Collected data:
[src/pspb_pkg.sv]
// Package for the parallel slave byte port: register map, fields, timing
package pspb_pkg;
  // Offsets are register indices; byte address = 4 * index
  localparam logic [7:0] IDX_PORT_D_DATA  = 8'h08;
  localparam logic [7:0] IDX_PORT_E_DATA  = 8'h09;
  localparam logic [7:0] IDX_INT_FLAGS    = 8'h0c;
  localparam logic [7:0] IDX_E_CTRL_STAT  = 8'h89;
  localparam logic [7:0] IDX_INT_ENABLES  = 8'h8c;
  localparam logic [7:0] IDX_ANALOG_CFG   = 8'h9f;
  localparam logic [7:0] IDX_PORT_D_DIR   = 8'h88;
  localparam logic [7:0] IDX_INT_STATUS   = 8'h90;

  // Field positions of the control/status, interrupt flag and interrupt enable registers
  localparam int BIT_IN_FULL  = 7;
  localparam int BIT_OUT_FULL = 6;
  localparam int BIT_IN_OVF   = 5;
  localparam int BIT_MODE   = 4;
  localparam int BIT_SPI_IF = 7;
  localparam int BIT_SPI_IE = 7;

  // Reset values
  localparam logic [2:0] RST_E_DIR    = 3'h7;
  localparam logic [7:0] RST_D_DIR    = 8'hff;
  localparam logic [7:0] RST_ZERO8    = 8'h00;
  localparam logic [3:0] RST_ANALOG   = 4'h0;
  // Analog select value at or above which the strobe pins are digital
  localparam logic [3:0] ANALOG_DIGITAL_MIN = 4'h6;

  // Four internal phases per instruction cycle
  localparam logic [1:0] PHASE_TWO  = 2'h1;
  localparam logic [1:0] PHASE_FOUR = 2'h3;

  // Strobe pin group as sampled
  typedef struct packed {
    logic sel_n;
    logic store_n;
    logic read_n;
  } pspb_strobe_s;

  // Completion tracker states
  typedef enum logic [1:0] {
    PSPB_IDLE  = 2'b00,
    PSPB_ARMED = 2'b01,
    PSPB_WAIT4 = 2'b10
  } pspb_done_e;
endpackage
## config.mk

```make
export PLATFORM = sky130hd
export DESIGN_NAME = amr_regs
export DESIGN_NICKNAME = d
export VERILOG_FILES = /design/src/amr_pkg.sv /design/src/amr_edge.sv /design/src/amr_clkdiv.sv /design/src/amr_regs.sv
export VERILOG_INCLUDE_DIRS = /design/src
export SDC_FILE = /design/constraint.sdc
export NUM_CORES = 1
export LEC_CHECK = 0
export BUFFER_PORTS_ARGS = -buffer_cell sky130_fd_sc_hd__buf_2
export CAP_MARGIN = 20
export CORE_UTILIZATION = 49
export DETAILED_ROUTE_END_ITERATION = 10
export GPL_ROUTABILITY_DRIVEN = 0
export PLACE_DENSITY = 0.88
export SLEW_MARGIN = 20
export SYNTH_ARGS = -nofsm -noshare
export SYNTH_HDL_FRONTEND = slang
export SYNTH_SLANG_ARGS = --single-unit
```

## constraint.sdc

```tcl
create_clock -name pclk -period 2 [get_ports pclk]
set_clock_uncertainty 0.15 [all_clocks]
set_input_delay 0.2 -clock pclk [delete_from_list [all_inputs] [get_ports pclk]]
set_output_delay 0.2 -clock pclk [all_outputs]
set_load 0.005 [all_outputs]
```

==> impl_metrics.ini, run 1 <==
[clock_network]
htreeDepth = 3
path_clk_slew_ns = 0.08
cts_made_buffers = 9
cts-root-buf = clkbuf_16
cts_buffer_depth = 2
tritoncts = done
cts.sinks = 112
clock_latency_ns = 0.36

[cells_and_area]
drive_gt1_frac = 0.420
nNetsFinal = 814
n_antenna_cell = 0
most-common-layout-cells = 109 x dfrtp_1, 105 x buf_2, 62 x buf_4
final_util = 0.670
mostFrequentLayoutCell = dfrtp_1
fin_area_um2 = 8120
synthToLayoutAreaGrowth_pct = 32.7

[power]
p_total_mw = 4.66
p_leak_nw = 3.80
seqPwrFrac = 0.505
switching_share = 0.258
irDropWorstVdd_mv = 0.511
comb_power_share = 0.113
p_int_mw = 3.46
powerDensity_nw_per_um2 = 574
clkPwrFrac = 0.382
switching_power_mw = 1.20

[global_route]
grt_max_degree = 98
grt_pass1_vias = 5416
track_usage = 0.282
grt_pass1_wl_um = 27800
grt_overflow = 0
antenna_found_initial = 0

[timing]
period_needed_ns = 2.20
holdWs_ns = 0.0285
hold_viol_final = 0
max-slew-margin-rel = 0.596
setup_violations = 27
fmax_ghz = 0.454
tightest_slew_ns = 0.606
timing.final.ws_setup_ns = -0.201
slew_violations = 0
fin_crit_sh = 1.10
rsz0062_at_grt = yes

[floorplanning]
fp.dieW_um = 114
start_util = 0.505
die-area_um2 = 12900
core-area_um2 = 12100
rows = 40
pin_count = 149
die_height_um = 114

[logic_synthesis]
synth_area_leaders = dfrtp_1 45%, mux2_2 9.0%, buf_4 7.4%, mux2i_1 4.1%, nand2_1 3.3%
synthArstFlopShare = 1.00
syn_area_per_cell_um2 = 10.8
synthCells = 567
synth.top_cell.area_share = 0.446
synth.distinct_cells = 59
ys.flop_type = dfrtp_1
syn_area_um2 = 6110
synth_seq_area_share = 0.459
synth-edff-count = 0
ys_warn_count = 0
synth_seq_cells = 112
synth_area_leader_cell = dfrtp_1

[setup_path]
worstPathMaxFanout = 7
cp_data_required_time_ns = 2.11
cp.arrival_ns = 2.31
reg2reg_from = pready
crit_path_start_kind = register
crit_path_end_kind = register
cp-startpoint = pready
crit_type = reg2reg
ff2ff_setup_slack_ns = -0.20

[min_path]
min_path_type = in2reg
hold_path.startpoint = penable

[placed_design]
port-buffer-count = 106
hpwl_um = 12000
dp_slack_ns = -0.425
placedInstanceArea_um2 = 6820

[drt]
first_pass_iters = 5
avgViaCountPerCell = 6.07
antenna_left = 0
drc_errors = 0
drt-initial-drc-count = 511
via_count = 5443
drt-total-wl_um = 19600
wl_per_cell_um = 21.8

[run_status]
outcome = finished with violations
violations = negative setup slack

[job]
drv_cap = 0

ACTIVITY: Starting with the line that contains "die-area_um2 = 12900", restate every line up to and including the last one above, exactly.

OUTPUT BELOW:
die-area_um2 = 12900
core-area_um2 = 12100
rows = 40
pin_count = 149
die_height_um = 114

[logic_synthesis]
synth_area_leaders = dfrtp_1 45%, mux2_2 9.0%, buf_4 7.4%, mux2i_1 4.1%, nand2_1 3.3%
synthArstFlopShare = 1.00
syn_area_per_cell_um2 = 10.8
synthCells = 567
synth.top_cell.area_share = 0.446
synth.distinct_cells = 59
ys.flop_type = dfrtp_1
syn_area_um2 = 6110
synth_seq_area_share = 0.459
synth-edff-count = 0
ys_warn_count = 0
synth_seq_cells = 112
synth_area_leader_cell = dfrtp_1

[setup_path]
worstPathMaxFanout = 7
cp_data_required_time_ns = 2.11
cp.arrival_ns = 2.31
reg2reg_from = pready
crit_path_start_kind = register
crit_path_end_kind = register
cp-startpoint = pready
crit_type = reg2reg
ff2ff_setup_slack_ns = -0.20

[min_path]
min_path_type = in2reg
hold_path.startpoint = penable

[placed_design]
port-buffer-count = 106
hpwl_um = 12000
dp_slack_ns = -0.425
placedInstanceArea_um2 = 6820

[drt]
first_pass_iters = 5
avgViaCountPerCell = 6.07
antenna_left = 0
drc_errors = 0
drt-initial-drc-count = 511
via_count = 5443
drt-total-wl_um = 19600
wl_per_cell_um = 21.8

[run_status]
outcome = finished with violations
violations = negative setup slack

[job]
drv_cap = 0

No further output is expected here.